Disclosures: Michelle Doll reports a research Grant from Molnlycke Healthcare.

Background: Quantification of the magnitude of CRE both within a facility and regionally poses a challenge to healthcare institutions. Periodic point-prevalence surveys are recommended by the CDC CRE tool kit as a facility-level prevention strategy. A 2016 point-prevalence survey of 2 high-risk units at a tertiary-care center in the United States for CRE colonization found that all patients surveyed were negative for CRE. The infection prevention (IP) team repeated the study in 2019 to reassess the prevalence of CRE in the healthcare facility. Methods: A point-prevalence survey was performed in November 2019 on the same 2 high-risk units surveyed in 2016. A perirectal flocked swab was collected from all patients unless a patient refused and/or a contraindication to rectal swab was present. Swabs were inoculated onto HardyChrom TM CRE agar for incubation in ambient air at 35°C for 24 hours. Organism identification was performed using MALDI-TOF mass spectrometry on a MBT Smart by Bruker. Results: None of the patients on either high-risk unit was known to be colonized or infected with CRE at the time of the point-prevalence survey.
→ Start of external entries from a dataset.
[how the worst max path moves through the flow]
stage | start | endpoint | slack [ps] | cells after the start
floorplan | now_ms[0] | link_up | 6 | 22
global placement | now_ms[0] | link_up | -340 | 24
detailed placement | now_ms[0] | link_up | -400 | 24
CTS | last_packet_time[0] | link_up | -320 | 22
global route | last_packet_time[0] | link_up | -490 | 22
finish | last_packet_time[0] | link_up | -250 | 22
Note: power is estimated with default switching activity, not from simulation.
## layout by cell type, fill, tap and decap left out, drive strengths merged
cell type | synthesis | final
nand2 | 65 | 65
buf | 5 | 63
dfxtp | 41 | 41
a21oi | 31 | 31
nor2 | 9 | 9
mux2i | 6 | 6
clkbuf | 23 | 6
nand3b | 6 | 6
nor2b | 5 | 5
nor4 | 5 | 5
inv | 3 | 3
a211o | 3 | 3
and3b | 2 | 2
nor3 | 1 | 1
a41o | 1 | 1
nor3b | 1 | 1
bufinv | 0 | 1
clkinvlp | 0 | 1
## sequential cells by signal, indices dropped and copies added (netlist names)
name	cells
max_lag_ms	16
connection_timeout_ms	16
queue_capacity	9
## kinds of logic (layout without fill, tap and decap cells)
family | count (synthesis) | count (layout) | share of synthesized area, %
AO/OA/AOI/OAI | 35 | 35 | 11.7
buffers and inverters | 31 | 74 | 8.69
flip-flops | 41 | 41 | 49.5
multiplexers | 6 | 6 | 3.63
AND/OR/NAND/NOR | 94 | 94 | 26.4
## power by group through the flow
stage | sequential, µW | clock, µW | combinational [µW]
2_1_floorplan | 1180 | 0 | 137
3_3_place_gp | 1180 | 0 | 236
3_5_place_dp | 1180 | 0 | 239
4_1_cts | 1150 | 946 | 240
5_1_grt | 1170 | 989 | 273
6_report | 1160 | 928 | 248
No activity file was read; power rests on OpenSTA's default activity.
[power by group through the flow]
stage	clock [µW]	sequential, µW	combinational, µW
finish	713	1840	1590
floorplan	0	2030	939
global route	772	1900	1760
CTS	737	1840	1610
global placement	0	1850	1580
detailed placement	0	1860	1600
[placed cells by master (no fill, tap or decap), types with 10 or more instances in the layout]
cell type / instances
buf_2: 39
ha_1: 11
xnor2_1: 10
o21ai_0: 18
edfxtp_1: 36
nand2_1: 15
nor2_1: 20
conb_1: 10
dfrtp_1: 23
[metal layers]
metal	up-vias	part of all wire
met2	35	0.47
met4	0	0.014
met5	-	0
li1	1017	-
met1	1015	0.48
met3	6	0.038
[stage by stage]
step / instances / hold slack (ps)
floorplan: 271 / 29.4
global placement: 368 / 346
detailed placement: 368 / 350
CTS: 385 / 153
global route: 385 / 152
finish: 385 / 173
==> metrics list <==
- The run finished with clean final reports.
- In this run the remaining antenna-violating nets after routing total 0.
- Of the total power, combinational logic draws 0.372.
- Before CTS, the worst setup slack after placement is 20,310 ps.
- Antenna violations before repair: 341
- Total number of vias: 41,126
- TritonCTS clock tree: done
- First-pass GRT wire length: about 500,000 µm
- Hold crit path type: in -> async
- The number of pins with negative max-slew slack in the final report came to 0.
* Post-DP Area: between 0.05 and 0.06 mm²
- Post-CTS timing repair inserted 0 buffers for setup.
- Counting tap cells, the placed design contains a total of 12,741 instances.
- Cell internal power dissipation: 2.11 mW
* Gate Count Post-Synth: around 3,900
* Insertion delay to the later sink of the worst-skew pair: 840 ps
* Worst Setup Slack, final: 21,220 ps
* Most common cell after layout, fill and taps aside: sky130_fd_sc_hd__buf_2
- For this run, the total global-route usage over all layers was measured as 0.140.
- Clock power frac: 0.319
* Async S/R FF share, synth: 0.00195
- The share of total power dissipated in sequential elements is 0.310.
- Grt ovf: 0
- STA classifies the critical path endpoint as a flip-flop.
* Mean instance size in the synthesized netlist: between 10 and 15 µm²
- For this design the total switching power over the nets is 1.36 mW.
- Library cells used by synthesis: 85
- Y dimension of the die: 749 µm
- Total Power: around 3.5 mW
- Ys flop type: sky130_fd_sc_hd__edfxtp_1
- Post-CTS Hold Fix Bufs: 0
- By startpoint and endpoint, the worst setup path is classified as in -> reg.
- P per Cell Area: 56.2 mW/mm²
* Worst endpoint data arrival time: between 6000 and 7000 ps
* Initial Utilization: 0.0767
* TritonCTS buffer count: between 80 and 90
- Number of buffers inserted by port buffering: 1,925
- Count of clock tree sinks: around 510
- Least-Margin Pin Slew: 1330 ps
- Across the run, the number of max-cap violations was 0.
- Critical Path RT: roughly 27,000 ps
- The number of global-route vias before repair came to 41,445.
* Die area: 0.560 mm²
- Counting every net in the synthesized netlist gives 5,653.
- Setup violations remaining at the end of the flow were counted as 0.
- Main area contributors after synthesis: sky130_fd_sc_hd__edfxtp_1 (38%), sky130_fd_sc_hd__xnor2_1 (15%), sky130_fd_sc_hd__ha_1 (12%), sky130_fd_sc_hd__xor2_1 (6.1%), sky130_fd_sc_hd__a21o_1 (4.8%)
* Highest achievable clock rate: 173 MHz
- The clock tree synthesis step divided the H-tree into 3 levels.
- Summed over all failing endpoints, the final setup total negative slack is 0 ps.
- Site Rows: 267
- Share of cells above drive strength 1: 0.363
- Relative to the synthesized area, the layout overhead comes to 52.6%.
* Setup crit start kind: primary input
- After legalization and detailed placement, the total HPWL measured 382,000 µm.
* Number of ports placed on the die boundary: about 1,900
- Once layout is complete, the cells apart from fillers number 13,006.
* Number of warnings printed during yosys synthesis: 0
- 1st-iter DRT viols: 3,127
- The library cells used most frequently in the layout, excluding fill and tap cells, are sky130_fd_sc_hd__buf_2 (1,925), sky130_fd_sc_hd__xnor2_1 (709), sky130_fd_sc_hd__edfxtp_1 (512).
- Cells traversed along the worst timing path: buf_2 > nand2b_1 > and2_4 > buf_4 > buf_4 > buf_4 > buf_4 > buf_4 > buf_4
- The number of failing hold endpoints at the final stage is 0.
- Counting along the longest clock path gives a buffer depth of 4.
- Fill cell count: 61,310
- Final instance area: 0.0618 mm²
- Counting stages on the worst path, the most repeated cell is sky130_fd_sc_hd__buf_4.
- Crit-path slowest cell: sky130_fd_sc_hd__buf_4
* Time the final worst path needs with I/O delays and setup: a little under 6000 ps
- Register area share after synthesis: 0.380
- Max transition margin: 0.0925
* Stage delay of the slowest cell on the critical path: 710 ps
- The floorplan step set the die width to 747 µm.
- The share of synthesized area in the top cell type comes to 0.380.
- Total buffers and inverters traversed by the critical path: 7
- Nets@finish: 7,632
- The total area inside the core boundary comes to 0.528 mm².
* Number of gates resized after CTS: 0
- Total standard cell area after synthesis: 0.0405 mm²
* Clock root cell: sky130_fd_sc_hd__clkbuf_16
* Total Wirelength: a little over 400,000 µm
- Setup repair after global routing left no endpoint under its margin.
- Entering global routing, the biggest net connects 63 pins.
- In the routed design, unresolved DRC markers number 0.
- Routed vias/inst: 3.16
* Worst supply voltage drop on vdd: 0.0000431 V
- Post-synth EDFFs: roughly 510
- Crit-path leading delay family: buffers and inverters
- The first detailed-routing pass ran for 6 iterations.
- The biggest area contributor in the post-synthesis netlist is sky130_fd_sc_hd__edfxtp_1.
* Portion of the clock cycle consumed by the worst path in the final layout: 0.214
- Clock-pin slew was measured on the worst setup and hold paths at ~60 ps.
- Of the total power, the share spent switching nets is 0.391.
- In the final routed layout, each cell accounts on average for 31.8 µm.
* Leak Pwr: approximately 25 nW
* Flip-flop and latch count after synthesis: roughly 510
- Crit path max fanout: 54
$ cat src/hdl/positional_list_engine.sv
// Positional list engine: an ordered list of up to CAPACITY signed 32-bit
// words held in a chain of cells, one word per cell. Every command gives
// exactly one result item (status, found position, length after the command).
// For insert and remove, each cell loads from its left neighbor, its right
// neighbor, the command value, or holds, all in the same edge, and the
// result is registered at that edge. For find, all cells compare against
// the value at acceptance and the match bits are captured, then a scan
// walks that match vector one cell per cycle while the output register is
// free, ending at the first match or at the entry count when nothing matches.
// A new item is taken when the block is not scanning and the output register
// is free or being emptied in the same cycle. The reported found position
// and length are the low 4 and 5 bits of the internal values.
module positional_list_engine #(
  parameter int unsigned CAPACITY = 16
) (
  input  logic                              clk_i,
  input  logic                              rst_ni,
  input  logic                              in_valid_i,
  output logic                              in_ready_o,
  input  logic [1:0]                        command_i,
  input  logic [4:0]                        position_i,
  input  logic signed [plst_pkg::WordW-1:0] value_i,
  output logic                              out_valid_o,
  input  logic                              out_ready_i,
  output logic [2:0]                        status_o,
  output logic [3:0]                        found_position_o,
  output logic [4:0]                        length_o
);
  import plst_pkg::*;

  // Count width holds 0..CAPACITY; the compare width also fits the
  // 5-bit position field.
  localparam int unsigned CntW = $clog2(CAPACITY + 1);
  localparam int unsigned PosW = (CntW > 5) ? CntW : 5;
  localparam logic [CntW-1:0] CapCnt = CntW'(CAPACITY);

  typedef enum logic {
    S_IDLE,
    S_SCAN
  } state_e;

  state_e              state_q;
  logic [CntW-1:0]     count_q, count_d;
  logic [CAPACITY-1:0] hit_q;
  logic [CntW-1:0]     scan_q;
  logic                out_valid_q;
  status_e             status_q;
  logic [3:0]          found_q;
  logic [4:0]          length_q;

  logic                accept;
  logic                out_free;
  logic                out_load;
  status_e             status_d;
  cell_op_e            op_d;
  cell_ctrl_t          ctrl;
  logic [PosW-1:0]     pos_ext;
  logic [PosW-1:0]     cnt_ext;
  logic [PosW-1:0]     cnt_d_ext;
  logic [PosW-1:0]     scan_ext;

  logic signed [WordW-1:0] entry [CAPACITY];
  logic [CAPACITY-1:0]     cell_hit;
  logic [CAPACITY-1:0]     hit_live;

  assign out_free   = !out_valid_q || out_ready_i;
  assign in_ready_o = (state_q == S_IDLE) && out_free;
  assign accept     = in_valid_i && in_ready_o;

  // A result is loaded at once for insert, remove and unused codes, and
  // when the find scan ends.
  assign out_load = (accept && (command_i != CMD_FIND)) ||
                    ((state_q == S_SCAN) && out_free &&
                     ((scan_q == count_q) || hit_q[0]));

  assign pos_ext   = PosW'(position_i);
  assign cnt_ext   = PosW'(count_q);
  assign cnt_d_ext = PosW'(count_d);
  assign scan_ext  = PosW'(scan_q);

  // Command checks; cells move only for a command that succeeds.
  always_comb begin
    status_d = ST_OK;
    op_d     = OP_HOLD;
    count_d  = count_q;
    unique case (command_i)
      CMD_INSERT: begin
        if (pos_ext > cnt_ext) begin
          status_d = ST_BAD_POS;
        end else if (count_q == CapCnt) begin
          status_d = ST_FULL;
        end else begin
          op_d    = OP_INSERT;
          count_d = count_q + 1'b1;
        end
      end
      CMD_REMOVE: begin
        if (count_q == '0) begin
          status_d = ST_EMPTY;
        end else if (pos_ext >= cnt_ext) begin
          status_d = ST_BAD_POS;
        end else begin
          op_d    = OP_REMOVE;
          count_d = count_q - 1'b1;
        end
      end
      CMD_FIND: status_d = ST_OK;
      default:  status_d = ST_BAD_POS;  // unused code: rejected, list kept
    endcase
  end

  assign ctrl.op    = accept ? op_d : OP_HOLD;
  assign ctrl.value = value_i;

  // The chain. End cells take the command value from the missing side;
  // what lands beyond the entry count is never read.
  for (genvar i = 0; i < CAPACITY; i++) begin : g_cell
    logic signed [WordW-1:0] left_w, right_w;
    if (i == 0) begin : g_head
      assign left_w = value_i;
    end else begin : g_left
      assign left_w = entry[i-1];
    end
    if (i == CAPACITY - 1) begin : g_tail
      assign right_w = value_i;
    end else begin : g_right
      assign right_w = entry[i+1];
    end

    plst_cell #(
      .PosW (PosW),
      .Idx  (i)
    ) u_cell (
      .clk_i   (clk_i),
      .ctrl_i  (ctrl),
      .pos_i   (pos_ext),
      .left_i  (left_w),
      .right_i (right_w),
      .entry_o (entry[i]),
      .hit_o   (cell_hit[i])
    );

    // only entries below the count may match
    assign hit_live[i] = cell_hit[i] && (PosW'(i) < cnt_ext);
  end

  always_ff @(posedge clk_i or negedge rst_ni) begin
    if (!rst_ni) begin
      state_q     <= S_IDLE;
      count_q     <= '0;
      hit_q       <= '0;
      scan_q      <= '0;
      out_valid_q <= 1'b0;
      status_q    <= ST_OK;
      found_q     <= '0;
      length_q    <= '0;
    end else begin
      if (out_load) begin
        out_valid_q <= 1'b1;
      end else if (out_ready_i) begin
        out_valid_q <= 1'b0;
      end
      unique case (state_q)
        S_IDLE: begin
          if (accept) begin
            count_q <= count_d;
            if (command_i == CMD_FIND) begin
              hit_q   <= hit_live;
              scan_q  <= '0;
              state_q <= S_SCAN;
            end else begin
              status_q    <= status_d;
              found_q     <= '0;
              length_q    <= cnt_d_ext[4:0];
            end
          end
        end
        S_SCAN: begin
          // wait here while the previous result is still held
          if (out_free) begin
            if (scan_q == count_q) begin
              status_q    <= ST_NOT_FOUND;
              found_q     <= '0;
              length_q    <= cnt_ext[4:0];
              state_q     <= S_IDLE;
            end else if (hit_q[0]) begin
              status_q    <= ST_OK;
              found_q     <= scan_ext[3:0];
              length_q    <= cnt_ext[4:0];
              state_q     <= S_IDLE;
            end else begin
              hit_q  <= hit_q >> 1;
              scan_q <= scan_q + 1'b1;
            end
          end
        end
        default: state_q <= S_IDLE;
      endcase
    end
  end

  assign out_valid_o      = out_valid_q;
  assign status_o         = status_q;
  assign found_position_o = found_q;
  assign length_o         = length_q;

endmodule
Of 41 perirectal swabs collected, 4 (9.8%) were positive for CRE. None (0 of 20) were surgical ICU patients and 4 of 21 (19%) were medical ICU patients. All positive swabs revealed different organisms identified as follows: Escherichia coli, Enterobacter cloacae, Enterobacter kobai, and Enterobacter aerogenes. All 4 positive patients had had recent contact with multiple acute-care hospitals. Also, 2 had been transferred for liver transplant evaluation. None of these patients had received a carbapenem during their admission to the facility. Conclusion: CRE are increasingly identified in healthcare centers in the United States. Centers previously classified as low prevalence will need to maintain preventive strategies to limit transmission risks as colonized patients arrive in the facility for care. Adoption of a robust horizontal infection prevention program may be an effective strategy to avoid the spread of CRE.

Funding: None

Disclosures: Michelle Doll reports a research grant from Molnlycke Healthcare.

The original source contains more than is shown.